Evan Gregoire, Portland Seedhouse, Portland, OR

Seeders:

Evan Gregoire, Portland Seedhouse

Established: 2014
 

What They Seed:

Specialty crops to use for culinary purposes and seed production for a cooperative seed catalog.
 

Where You Can Find Them:

Retail: Garden Fever, Providore Fine Foods, Urban Farm Store, Portland Homestead Supply
Online: Online Store + Catalog
Special Events: Oregon Truffle Festival, Oregon Olive Mill Olio Nuovo Festival and other specialty markets

Feeders They Supply:
Restaurants: Ned Ludd, Teote, Pizza Jerk, Renata, Creative Catering, Beast, Le Pigeon, Departure, Tortoise & Hare
 

Q&A with Evan Gregoire, Portland Seedhouse

 
What is your background?

Former co-owner and farmer at Boondockers Farm, in Beavercreek for over ten years. My ethos has been to educate myself about sustainable food production in order to help empower others. I hold workshops, classes and tours for all ages on biodiversity, growing techniques, preserving foods, saving seeds, heirloom vegetables and heritage animals on and off the farm. As a master gardener and farmer in Eugene before moving to Portland, I found my second nature for soil nutrition, permaculture and community involvement.

When and how did you get started in this industry?

I went to Terra Madre and Italy with an intention to collect seeds and meet farmers on my travels at the conference and afterwards. It has had such a great impact on my personal goals to spread biodiversity and keep growing my seed collection internationally. As a result of my travels the Portland Seedhouse was born from really seeing the collaborative effort among farmers to collect seed and protect it. This project will allow for the thousands of years of biodiversity to remain in the hands of farmers and keep all of us in touch with our roots, which is ever so important.
Portland Seedhouse

What was the inspiration to start this farm?
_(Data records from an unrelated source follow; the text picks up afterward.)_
This is an optimization exercise on Yosys and OpenROAD, whose aim is small area, not a production implementation.
No run shown here included a check of the RTL's function; only the layout flow was run.
No activity file was given, so power comes from the tool's default toggle rates.

===== flow/design.v =====
module fa(input a, input b, input c, output s, output co);
	assign s = a ^ b ^ c;
	assign co = (a & b) | (a & c) | (b & c);
endmodule
module ha(input a, input b, output s, output co);
	assign s = a ^ b;
	assign co = a & b;
endmodule
module xo(input a, input b, input r, output o);
	assign o = ~(~(a ^ b) | r);
endmodule
module hac(input a, input b, output s, output co);
	assign s = ~(a ^ b);
	assign co = a | b;
endmodule
module dotc(input rst, input [7:0] x1, input [7:0] y1, input [7:0] x2, input [7:0] y2, output [16:0] o);
	wire [16:0] t;
	wire n2 = ~(x1[0] & y1[0]) | ~(x2[0] & y2[0]);
	fa un3 (.a(~(x1[0] & y1[1])), .b(~(x1[1] & y1[0])), .c(~(x2[0] & y2[1])), .s(n3), .co(n4));
	fa un5 (.a(~(x2[1] & y2[0])), .b(n2), .c(n3), .s(n5), .co(n6));
	fa un7 (.a(~(x1[0] & y1[2])), .b(~(x1[1] & y1[1])), .c(~(x1[2] & y1[0])), .s(n7), .co(n8));
	fa un9 (.a(~(x2[0] & y2[2])), .b(~(x2[1] & y2[1])), .c(~(x2[2] & y2[0])), .s(n9), .co(n10));
	fa un11 (.a(n4), .b(n7), .c(n9), .s(n11), .co(n12));
	wire n14 = n6 | n11;
	fa un15 (.a(~(x1[0] & y1[3])), .b(~(x1[1] & y1[2])), .c(~(x1[2] & y1[1])), .s(n15), .co(n16));
	fa un17 (.a(~(x1[3] & y1[0])), .b(~(x2[0] & y2[3])), .c(~(x2[1] & y2[2])), .s(n17), .co(n18));
	fa un19 (.a(~(x2[2] & y2[1])), .b(~(x2[3] & y2[0])), .c(n10), .s(n19), .co(n20));
	fa un21 (.a(n8), .b(n15), .c(n17), .s(n21), .co(n22));
	fa un23 (.a(n19), .b(n12), .c(n21), .s(n23), .co(n24));
	wire n26 = n14 | n23;
	fa un27 (.a(~(x1[0] & y1[4])), .b(~(x1[1] & y1[3])), .c(~(x1[2] & y1[2])), .s(n27), .co(n28));
	fa un29 (.a(~(x1[3] & y1[1])), .b(~(x1[4] & y1[0])), .c(~(x2[0] & y2[4])), .s(n29), .co(n30));
	fa un31 (.a(~(x2[1] & y2[3])), .b(~(x2[2] & y2[2])), .c(~(x2[3] & y2[1])), .s(n31), .co(n32));
	fa un33 (.a(~(x2[4] & y2[0])), .b(n16), .c(n18), .s(n33), .co(n34));
	fa un35 (.a(n27), .b(n29), .c(n31), .s(n35), .co(n36));
	fa un37 (.a(n20), .b(n22), .c(n33), .s(n37), .co(n38));
	fa un39 (.a(n35), .b(n24), .c(n37), .s(n39), .co(n40));
	wire n42 = n26 | n39;
	fa un43 (.a(~(x1[0] & y1[5])), .b(~(x1[1] & y1[4])), .c(~(x1[2] & y1[3])), .s(n43), .co(n44));
	fa un45 (.a(~(x1[3] & y1[2])), .b(~(x1[4] & y1[1])), .c(~(x1[5] & y1[0])), .s(n45), .co(n46));
	fa un47 (.a(~(x2[0] & y2[5])), .b(~(x2[1] & y2[4])), .c(~(x2[2] & y2[3])), .s(n47), .co(n48));
	fa un49 (.a(~(x2[3] & y2[2])), .b(~(x2[4] & y2[1])), .c(~(x2[5] & y2[0])), .s(n49), .co(n50));
	fa un51 (.a(n28), .b(n30), .c(n32), .s(n51), .co(n52));
	fa un53 (.a(n43), .b(n45), .c(n47), .s(n53), .co(n54));
	fa un55 (.a(n49), .b(n34), .c(n36), .s(n55), .co(n56));
	fa un57 (.a(n51), .b(n53), .c(n38), .s(n57), .co(n58));
	fa un59 (.a(n55), .b(n40), .c(n57), .s(n59), .co(n60));
	wire n62 = n42 | n59;
	fa un63 (.a(~(x1[0] & y1[6])), .b(~(x1[1] & y1[5])), .c(~(x1[2] & y1[4])), .s(n63), .co(n64));
	fa un65 (.a(~(x1[3] & y1[3])), .b(~(x1[4] & y1[2])), .c(~(x1[5] & y1[1])), .s(n65), .co(n66));
	fa un67 (.a(~(x1[6] & y1[0])), .b(~(x2[0] & y2[6])), .c(~(x2[1] & y2[5])), .s(n67), .co(n68));
	fa un69 (.a(~(x2[2] & y2[4])), .b(~(x2[3] & y2[3])), .c(~(x2[4] & y2[2])), .s(n69), .co(n70));
	fa un71 (.a(~(x2[5] & y2[1])), .b(~(x2[6] & y2[0])), .c(n44), .s(n71), .co(n72));
	fa un73 (.a(n46), .b(n48), .c(n50), .s(n73), .co(n74));
	fa un75 (.a(n63), .b(n65), .c(n67), .s(n75), .co(n76));
	fa un77 (.a(n69), .b(n52), .c(n71), .s(n77), .co(n78));
	fa un79 (.a(n54), .b(n73), .c(n75), .s(n79), .co(n80));
	fa un81 (.a(n56), .b(n77), .c(n79), .s(n81), .co(n82));
	fa un83 (.a(n58), .b(n81), .c(n60), .s(n83), .co(n84));
	wire n86 = n62 | n83;
	fa un87 (.a(~(x1[0] & y1[7])), .b(~(x1[1] & y1[6])), .c(~(x1[2] & y1[5])), .s(n87), .co(n88));
	fa un89 (.a(~(x1[3] & y1[4])), .b(~(x1[4] & y1[3])), .c(~(x1[5] & y1[2])), .s(n89), .co(n90));
	fa un91 (.a(~(x1[6] & y1[1])), .b(~(x1[7] & y1[0])), .c(~(x2[0] & y2[7])), .s(n91), .co(n92));
	fa un93 (.a(~(x2[1] & y2[6])), .b(~(x2[2] & y2[5])), .c(~(x2[3] & y2[4])), .s(n93), .co(n94));
	fa un95 (.a(~(x2[4] & y2[3])), .b(~(x2[5] & y2[2])), .c(~(x2[6] & y2[1])), .s(n95), .co(n96));
	fa un97 (.a(~(x2[7] & y2[0])), .b(n64), .c(n66), .s(n97), .co(n98));
	fa un99 (.a(n68), .b(n70), .c(n87), .s(n99), .co(n100));
	fa un101 (.a(n89), .b(n91), .c(n93), .s(n101), .co(n102));
	fa un103 (.a(n95), .b(n72), .c(n74), .s(n103), .co(n104));
	fa un105 (.a(n76), .b(n97), .c(n99), .s(n105), .co(n106));
	fa un107 (.a(n101), .b(n78), .c(n103), .s(n107), .co(n108));
	fa un109 (.a(n80), .b(n105), .c(n107), .s(n109), .co(n110));
	fa un111 (.a(n82), .b(n109), .c(n84), .s(n111), .co(n112));
	wire n114 = n86 | n111;
	fa un115 (.a(~(x1[1] & y1[7])), .b(~(x1[2] & y1[6])), .c(~(x1[3] & y1[5])), .s(n115), .co(n116));
	fa un117 (.a(~(x1[4] & y1[4])), .b(~(x1[5] & y1[3])), .c(~(x1[6] & y1[2])), .s(n117), .co(n118));
	fa un119 (.a(~(x1[7] & y1[1])), .b(~(x2[1] & y2[7])), .c(~(x2[2] & y2[6])), .s(n119), .co(n120));
	fa un121 (.a(~(x2[3] & y2[5])), .b(~(x2[4] & y2[4])), .c(~(x2[5] & y2[3])), .s(n121), .co(n122));
	fa un123 (.a(~(x2[6] & y2[2])), .b(~(x2[7] & y2[1])), .c(n88), .s(n123), .co(n124));
	fa un125 (.a(n90), .b(n92), .c(n94), .s(n125), .co(n126));
	fa un127 (.a(n96), .b(n115), .c(n117), .s(n127), .co(n128));
	fa un129 (.a(n119), .b(n121), .c(n98), .s(n129), .co(n130));
	fa un131 (.a(n100), .b(n123), .c(n102), .s(n131), .co(n132));
	fa un133 (.a(n125), .b(n127), .c(n104), .s(n133), .co(n134));
	fa un135 (.a(n129), .b(n106), .c(n131), .s(n135), .co(n136));
	fa un137 (.a(n133), .b(n108), .c(n135), .s(n137), .co(n138));
	fa un139 (.a(n110), .b(n137), .c(n112), .s(n139), .co(n140));
	fa un141 (.a(~(x1[2] & y1[7])), .b(~(x1[3] & y1[6])), .c(~(x1[4] & y1[5])), .s(n141), .co(n142));
	fa un143 (.a(~(x1[5] & y1[4])), .b(~(x1[6] & y1[3])), .c(~(x1[7] & y1[2])), .s(n143), .co(n144));
	fa un145 (.a(~(x2[2] & y2[7])), .b(~(x2[3] & y2[6])), .c(~(x2[4] & y2[5])), .s(n145), .co(n146));
	fa un147 (.a(~(x2[5] & y2[4])), .b(~(x2[6] & y2[3])), .c(~(x2[7] & y2[2])), .s(n147), .co(n148));
	fa un149 (.a(n116), .b(n118), .c(n120), .s(n149), .co(n150));
	fa un151 (.a(n122), .b(n141), .c(n143), .s(n151), .co(n152));
	fa un153 (.a(n145), .b(n147), .c(n124), .s(n153), .co(n154));
	fa un155 (.a(n126), .b(n128), .c(n149), .s(n155), .co(n156));
	fa un157 (.a(n151), .b(n130), .c(n153), .s(n157), .co(n158));
	fa un159 (.a(n132), .b(n155), .c(n134), .s(n159), .co(n160));
	fa un161 (.a(n157), .b(n136), .c(n159), .s(n161), .co(n162));
	fa un163 (.a(n138), .b(n161), .c(n140), .s(n163), .co(n164));
	fa un165 (.a(~(x1[3] & y1[7])), .b(~(x1[4] & y1[6])), .c(~(x1[5] & y1[5])), .s(n165), .co(n166));
	fa un167 (.a(~(x1[6] & y1[4])), .b(~(x1[7] & y1[3])), .c(~(x2[3] & y2[7])), .s(n167), .co(n168));
	fa un169 (.a(~(x2[4] & y2[6])), .b(~(x2[5] & y2[5])), .c(~(x2[6] & y2[4])), .s(n169), .co(n170));
	fa un171 (.a(~(x2[7] & y2[3])), .b(n142), .c(n144), .s(n171), .co(n172));
	fa un173 (.a(n146), .b(n148), .c(n165), .s(n173), .co(n174));
	fa un175 (.a(n167), .b(n169), .c(n150), .s(n175), .co(n176));
	fa un177 (.a(n152), .b(n171), .c(n173), .s(n177), .co(n178));
	fa un179 (.a(n154), .b(n175), .c(n156), .s(n179), .co(n180));
	fa un181 (.a(n177), .b(n158), .c(n179), .s(n181), .co(n182));
	fa un183 (.a(n160), .b(n181), .c(n162), .s(n183), .co(n184));
	fa un185 (.a(~(x1[4] & y1[7])), .b(~(x1[5] & y1[6])), .c(~(x1[6] & y1[5])), .s(n185), .co(n186));
	fa un187 (.a(~(x1[7] & y1[4])), .b(~(x2[4] & y2[7])), .c(~(x2[5] & y2[6])), .s(n187), .co(n188));
	fa un189 (.a(~(x2[6] & y2[5])), .b(~(x2[7] & y2[4])), .c(n166), .s(n189), .co(n190));
	fa un191 (.a(n168), .b(n170), .c(n185), .s(n191), .co(n192));
	fa un193 (.a(n187), .b(n172), .c(n174), .s(n193), .co(n194));
	fa un195 (.a(n189), .b(n191), .c(n176), .s(n195), .co(n196));
	fa un197 (.a(n178), .b(n193), .c(n195), .s(n197), .co(n198));
	fa un199 (.a(n180), .b(n197), .c(n182), .s(n199), .co(n200));
	fa un201 (.a(~(x1[5] & y1[7])), .b(~(x1[6] & y1[6])), .c(~(x1[7] & y1[5])), .s(n201), .co(n202));
	fa un203 (.a(~(x2[5] & y2[7])), .b(~(x2[6] & y2[6])), .c(~(x2[7] & y2[5])), .s(n203), .co(n204));
	fa un205 (.a(n186), .b(n188), .c(n201), .s(n205), .co(n206));
	fa un207 (.a(n203), .b(n190), .c(n192), .s(n207), .co(n208));
	fa un209 (.a(n205), .b(n194), .c(n207), .s(n209), .co(n210));
	fa un211 (.a(n196), .b(n209), .c(n198), .s(n211), .co(n212));
	fa un213 (.a(~(x1[6] & y1[7])), .b(~(x1[7] & y1[6])), .c(~(x2[6] & y2[7])), .s(n213), .co(n214));
	fa un215 (.a(~(x2[7] & y2[6])), .b(n202), .c(n204), .s(n215), .co(n216));
	fa un217 (.a(n213), .b(n206), .c(n215), .s(n217), .co(n218));
	fa un219 (.a(n208), .b(n217), .c(n210), .s(n219), .co(n220));
	fa un221 (.a(~(x1[7] & y1[7])), .b(~(x2[7] & y2[7])), .c(n214), .s(n221), .co(n222));
	fa un223 (.a(n216), .b(n221), .c(n218), .s(n223), .co(n224));
	xo ux0 (.a(~(x1[0] & y1[0])), .b(~(x2[0] & y2[0])), .r(rst), .o(o[0]));
	assign t[0] = 1'b0;
	assign t[1] = n5;
	xo ux2 (.a(n6), .b(n11), .r(rst), .o(o[2]));
	assign t[2] = 1'b0;
	xo ux3 (.a(n14), .b(n23), .r(rst), .o(o[3]));
	assign t[3] = 1'b0;
	xo ux4 (.a(n26), .b(n39), .r(rst), .o(o[4]));
	assign t[4] = 1'b0;
	xo ux5 (.a(n42), .b(n59), .r(rst), .o(o[5]));
	assign t[5] = 1'b0;
	xo ux6 (.a(n62), .b(n83), .r(rst), .o(o[6]));
	assign t[6] = 1'b0;
	xo ux7 (.a(n86), .b(n111), .r(rst), .o(o[7]));
	assign t[7] = 1'b0;
	assign o[1] = ~(t[1] | rst);
	assign o[8] = ~(t[8] | rst);
	assign o[9] = ~(t[9] | rst);
	assign o[10] = ~(t[10] | rst);
	assign o[11] = ~(t[11] | rst);
	assign o[12] = ~(t[12] | rst);
	assign o[13] = ~(t[13] | rst);
	assign o[14] = ~(t[14] | rst);
	assign o[15] = ~(t[15] | rst);
	assign o[16] = ~(t[16] | rst);
	wire [8:0] x = {1'b1, n222, n223, n219, n211, n199, n183, n163, n139};
	wire [8:0] y = {1'b1, n224, n220, n212, n200, n184, n164, 1'b1, 1'b1};
	wire ci = n114;
	wire [8:0] s;
	assign t[16:8] = s;
	wire [9:0] g, p;
	wire [8:0] hp;
	assign g[0] = ci;
	assign p[0] = 1'b0;
	assign hp[0] = ~x[0];
	assign g[1] = x[0];
	assign hp[1] = ~x[1];
	assign g[2] = x[1];
	ha ug2 (.a(x[2]), .b(y[2]), .s(hp[2]), .co(g[3]));
	ha ug3 (.a(x[3]), .b(y[3]), .s(hp[3]), .co(g[4]));
	ha ug4 (.a(x[4]), .b(y[4]), .s(hp[4]), .co(g[5]));
	ha ug5 (.a(x[5]), .b(y[5]), .s(hp[5]), .co(g[6]));
	ha ug6 (.a(x[6]), .b(y[6]), .s(hp[6]), .co(g[7]));
	ha ug7 (.a(x[7]), .b(y[7]), .s(hp[7]), .co(g[8]));
	assign hp[8] = 1'b0;
	assign g[9] = 1'b1;
	assign p[9:1] = hp;
	wire G1 = g[1] | (p[1] & g[0]);
	wire P1 = p[1] & p[0];
	wire G2 = g[3] | (p[3] & g[2]);
	wire P2 = p[3] & p[2];
	wire G3 = g[5] | (p[5] & g[4]);
	wire P3 = p[5] & p[4];
	wire G4 = g[7] | (p[7] & g[6]);
	wire P4 = p[7] & p[6];
	wire G5 = g[9] | (p[9] & g[8]);
	wire P5 = p[9] & p[8];
	wire G6 = G2 | (P2 & G1);
	wire P6 = P2 & P1;
	wire G7 = G4 | (P4 & G3);
	wire P7 = P4 & P3;
	wire G8 = G7 | (P7 & G6);
	wire P8 = P7 & P6;
	wire G9 = G3 | (P3 & G6);
	wire P9 = P3 & P6;
	wire G10 = G5 | (P5 & G8);
	wire P10 = P5 & P8;
	wire G11 = g[2] | (p[2] & G1);
	wire P11 = p[2] & P1;
	wire G12 = g[4] | (p[4] & G6);
	wire P12 = p[4] & P6;
	wire G13 = g[6] | (p[6] & G9);
	wire P13 = p[6] & P9;
	wire G14 = g[8] | (p[8] & G8);
	wire P14 = p[8] & P8;
	assign s[0] = hp[0] ^ g[0];
	assign s[1] = hp[1] ^ G1;
	assign s[2] = hp[2] ^ G11;
	assign s[3] = hp[3] ^ G6;
	assign s[4] = hp[4] ^ G12;
	assign s[5] = hp[5] ^ G9;
	assign s[6] = hp[6] ^ G13;
	assign s[7] = hp[7] ^ G8;
	assign s[8] = hp[8] ^ G14;
endmodule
The loss of small farms, older and wiser generations of farmers, and the diversity of animals and plants that thrived on those farms. We need diversity in breeds and seeds, especially with a changing climate and rising populations. I’m also concerned about loss of flavor in vegetables. Maintaining balance among fragile ecosystems is key to learning how to produce food in a sustainable way. In Oregon, we have a strong culinary micro-region of our own. We can play a larger role in the community by cultivating food culture through growing and saving diverse populations of plants and animals.

What’s your favorite part of what you do?

I get to be a big kid in charge of some important genetics. Who wouldn’t want to influence what they eat to make it better? Shopping for produce in college always made me mad because I wanted to see the diversity from other countries. Even in farmers markets overseas there are farmers growing extensive diversity with the knowledge of multiple lifetimes. Accessing this treasure chest is about preserving culture and biodiversity. The only way you can make that happen is do it yourself. Unfortunately universities don’t save many genetics or if they do they need the help of the people to keep the varieties from dying in the seedbanks. My passion comes from being able to play the part in agriculture that is dying, many crops are nearing extinction. We have the power to change that. That is my favorite part.

What was your biggest “aha moment” as a farmer – when something clicked or you learned a great lesson?

My moment was when I realized I had the ability to save seeds. Obtaining that type of knowledge doesn’t leave you. It’s like riding a bike, you might get off it part of the year but right back in and you never forget it. It is the grassroots of all agriculture and the relationship to the land becomes more adept in all facets. You learn to watch the plants more closely. Seeds become the goal. Seeing a plant set seeds has a great accomplishment factor. Knowing it did the best job it could to pass on its treasures to another generation is exciting.

Advice to Other Seeders + Feeders: Try the best you can and you will succeed. Everyone can play a major role in agriculture.